Bu topraklarımız güzel kokar, neden bilir misiniz? Çünkü tüm sevdiklerimizi bu topraklara gömdük te ondan. Bizim gökyüzümüz göçmen kuşların geçiş rotasıdır, her baharda yeniden gelip yuvalarını kurarlar. Çünkü bizim onlarla bile dostluğumuz vardır.
Yıllar içinde Dünya’nın değişik yerlerinde zulme uğrayan ne kadar Türk kökenli soydaşımız varsa sahip çıktık. Hepsi bizimle kaynaştı, kız alıp verdik, aile olduk. Hatta başka kültürlerden insanları bile bağrımıza bastık, evimizin kapılarını açtık, ekmeğimizi paylaştık. Bizi seven ev saygı duyan herkesle iyi geçindik. Toprağımıza, birlik ve beraberliğimize göz dikenlere bile kendilerine gelme şansı tanıdık.

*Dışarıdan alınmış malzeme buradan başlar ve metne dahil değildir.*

===== src/rtl/odz_thresh_mem.sv =====
// ----------------------------------------------------------------------------
// odz_thresh_mem
// Threshold matrix store: one write port, one read port with registered data.
// ----------------------------------------------------------------------------
module odz_thresh_mem
    import odz_pkg::*;
(
    input  logic              clk,
    input  logic              we,
    input  logic [MAT_AW-1:0] waddr,
    input  logic [THR_W-1:0]  wdata,
    input  logic [MAT_AW-1:0] raddr,
    output logic [THR_W-1:0]  rdata
);

    logic [THR_W-1:0] mem [MAT_DEPTH];

    always_ff @(posedge clk)
    begin
        if (we)
        begin
            mem[waddr] <= wdata;
        end
        rdata <= mem[raddr];
    end

endmodule


===== src/rtl/odz_out_stage.sv =====
// ----------------------------------------------------------------------------
// odz_out_stage
// Output register of the result stream; holds a word until it is taken.
// ----------------------------------------------------------------------------
module odz_out_stage
    import odz_pkg::*;
(
    input  logic        clk,
    input  logic        rst_n,
    input  logic        load,
    input  odz_result_t res_in,
    input  logic        ready,
    output logic        valid,
    output odz_result_t res,
    output logic        free
);

    logic        valid_reg;
    odz_result_t res_reg;

    assign free  = !valid_reg || ready;
    assign valid = valid_reg;
    assign res   = res_reg;

    always_ff @(posedge clk or negedge rst_n)
    begin
        if (!rst_n)
        begin
            valid_reg <= 1'b0;
        end
        else if (load)
        begin
            valid_reg <= 1'b1;
        end
        else if (ready)
        begin
            valid_reg <= 1'b0;
        end
    end

    always_ff @(posedge clk)
    begin
        if (load)
        begin
            res_reg <= res_in;
        end
    end

endmodule
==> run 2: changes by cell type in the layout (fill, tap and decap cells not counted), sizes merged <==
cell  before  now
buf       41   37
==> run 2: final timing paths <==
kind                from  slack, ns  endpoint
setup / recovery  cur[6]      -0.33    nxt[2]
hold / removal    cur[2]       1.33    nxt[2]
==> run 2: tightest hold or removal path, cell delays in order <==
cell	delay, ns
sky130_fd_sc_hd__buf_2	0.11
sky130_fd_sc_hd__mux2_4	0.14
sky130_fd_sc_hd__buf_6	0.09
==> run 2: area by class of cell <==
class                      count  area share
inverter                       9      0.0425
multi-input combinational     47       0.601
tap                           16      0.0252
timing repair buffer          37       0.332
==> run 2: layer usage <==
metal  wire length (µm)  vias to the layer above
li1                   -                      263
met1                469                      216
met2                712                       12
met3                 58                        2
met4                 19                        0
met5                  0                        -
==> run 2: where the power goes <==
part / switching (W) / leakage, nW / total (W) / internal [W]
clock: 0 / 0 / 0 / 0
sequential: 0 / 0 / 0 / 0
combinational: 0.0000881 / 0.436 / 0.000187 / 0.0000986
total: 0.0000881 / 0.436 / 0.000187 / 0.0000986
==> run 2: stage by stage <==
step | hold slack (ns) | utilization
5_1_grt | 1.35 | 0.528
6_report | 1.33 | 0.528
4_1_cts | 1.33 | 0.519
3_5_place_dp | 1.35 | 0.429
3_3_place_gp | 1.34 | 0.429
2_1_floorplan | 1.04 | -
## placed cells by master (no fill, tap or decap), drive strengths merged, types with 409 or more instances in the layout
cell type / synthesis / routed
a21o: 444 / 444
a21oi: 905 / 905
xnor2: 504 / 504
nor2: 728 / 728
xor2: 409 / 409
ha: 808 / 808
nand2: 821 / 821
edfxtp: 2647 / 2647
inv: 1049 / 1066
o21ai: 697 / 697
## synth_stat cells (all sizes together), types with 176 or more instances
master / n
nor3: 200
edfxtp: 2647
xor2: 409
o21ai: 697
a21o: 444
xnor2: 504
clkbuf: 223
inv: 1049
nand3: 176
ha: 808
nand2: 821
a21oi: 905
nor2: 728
### src/rtl/assert_macros.svh
// Assertion macros shared by the RTL files of the barometric compensation block.
// No dependencies; define ASSERT_OFF to compile the checks away.
`ifndef ASSERT_MACROS_SVH
`define ASSERT_MACROS_SVH
`ifndef ASSERT_OFF
// Clocked check, disabled while reset is asserted.
`define ASSERT_CLK(lbl, clk, rst_n, prop, msg) \
  lbl: assert property (@(posedge clk) disable iff (!rst_n) (prop)) else $error(msg);
// Clocked check that also runs during reset.
`define ASSERT_NORST(lbl, clk, prop, msg) \
  lbl: assert property (@(posedge clk) (prop)) else $error(msg);
`else
`define ASSERT_CLK(lbl, clk, rst_n, prop, msg)
`define ASSERT_NORST(lbl, clk, prop, msg)
`endif
`endif

### src/rtl/bsc_pkg.sv
// Package for the barometric sensor compensation pipeline: widths and stage structs.
// No dependencies.
package bsc_pkg;

  localparam int D_W      = 24;   // raw converter reading
  localparam int COEF_W   = 16;   // calibration coefficient
  localparam int DT_W     = 25;   // dT, signed
  localparam int PROD_W   = 42;   // dT * coefficient, signed
  localparam int DD_W     = 50;   // dT * dT, signed
  localparam int TM_W     = 19;   // TEMP - 2000
  localparam int TP_W     = 20;   // TEMP + 1500
  localparam int TEMP_W   = 19;
  localparam int OFFB_W   = 37;   // first-order OFF
  localparam int SENSB_W  = 37;   // first-order SENS
  localparam int T2_W     = 18;
  localparam int SQ_W     = 37;   // squares, unsigned
  localparam int OFF2_W   = 41;
  localparam int SENS2_W  = 40;
  localparam int OFF_W    = 42;
  localparam int SENS_W   = 41;
  localparam int PRES_W   = 32;

  localparam int TEMP_REF_CENTI = 2000;
  localparam int TEMP_LOW_CENTI = 1500;

  typedef struct packed {
    logic [COEF_W-1:0] sens_coeff;
    logic [COEF_W-1:0] off_coeff;
    logic [COEF_W-1:0] tcs_coeff;
    logic [COEF_W-1:0] tco_coeff;
    logic [COEF_W-1:0] tref_coeff;
    logic [COEF_W-1:0] tempsens_coeff;
  } bsc_cfg_t;

  // First-order results, handed from the temperature stages to the correction stages
  typedef struct packed {
    logic [D_W-1:0]            d1;
    logic signed [TM_W-1:0]    tm;
    logic signed [TP_W-1:0]    tp;
    logic signed [TEMP_W-1:0]  temp;
    logic signed [OFFB_W-1:0]  off_b;
    logic signed [SENSB_W-1:0] sens_b;
    logic [T2_W-1:0]           t2;
  } bsc_base_t;

  // Fully compensated terms, handed to the pressure stages
  typedef struct packed {
    logic [D_W-1:0]           d1;
    logic signed [TEMP_W-1:0] temp;
    logic signed [OFF_W-1:0]  off;
    logic signed [SENS_W-1:0] sens;
  } bsc_comp_t;

endpackage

Bizim cenaze ve düğünlerimizde, festivallerimizde, güreş, okçuluk gibi ata sporlarımızda, aile ve sosyal yaşantımızda, köylerimizde, şehirlerimizde, demokratik hayatımızda, müziğimizde, folklörümüzde, milli ve dini bayramlarımızda, mevlidlerimizde, kandil gecelerinde, Ramazan teravihlerinde, destanlarımızda, hikâye ve masallarımızda, İstanbul Türkçesinde, bozkurt işaretimizde, türkülerimizde ve ağıtlarımızda hep bu kültürümüzün izlerini görebilirsiniz. Bizim insanımız birbirine saygılıdır, inanan, inanmayan, içki içen, içmeyen, açık gezen, kapalı yaşamayı tercih eden, solcumuz, ülkücümüz tüm insanlarımız. Evet ara sıra tartışmalarımız olur ama kol kırılır yen içinde kalır. Daha doğrusu kalırdı. Artık kalmıyor. İşte bu noktada işin rengi değişmeye başladı. Maalesef ilk başta masum ve mazlum insanlara kucak açma şeklinde başlayan göçler Tük insanını ve kültürünü ele geçirmeye ve boğmaya başladı.

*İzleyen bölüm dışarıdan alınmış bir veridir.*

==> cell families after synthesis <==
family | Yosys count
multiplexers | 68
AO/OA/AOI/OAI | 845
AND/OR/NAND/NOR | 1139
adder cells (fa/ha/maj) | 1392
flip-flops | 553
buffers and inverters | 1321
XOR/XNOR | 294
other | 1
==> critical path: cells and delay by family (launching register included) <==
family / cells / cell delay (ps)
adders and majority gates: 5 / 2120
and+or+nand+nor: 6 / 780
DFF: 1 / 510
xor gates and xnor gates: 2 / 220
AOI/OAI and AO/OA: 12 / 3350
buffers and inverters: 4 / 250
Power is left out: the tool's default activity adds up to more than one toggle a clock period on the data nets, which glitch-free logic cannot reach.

Binlerce yıldır emek verdiğimiz, el emeği göz nuru ile büyütüp beslediğimiz, gözümüz gibi sakındığımız kültürümüz yok olma tehlikesiyle karşı karşıya. Mahallemizi, köyümüzü, kentimizi nerden geldiği belli olmayan, bize adapte olmamakta ısrar eden, iyi görünüp aslında içinde bize karşı ne hisler beslediğini bilmediğimiz insanlar kapladı her yanımızı. Başımıza ne geleceğini bilmeden, korku ve endişe içinde yaşamaya başladık. Artık çocuklarımız için endişe eder olduk. Tek başımıza gezmekten korkar hale geldik.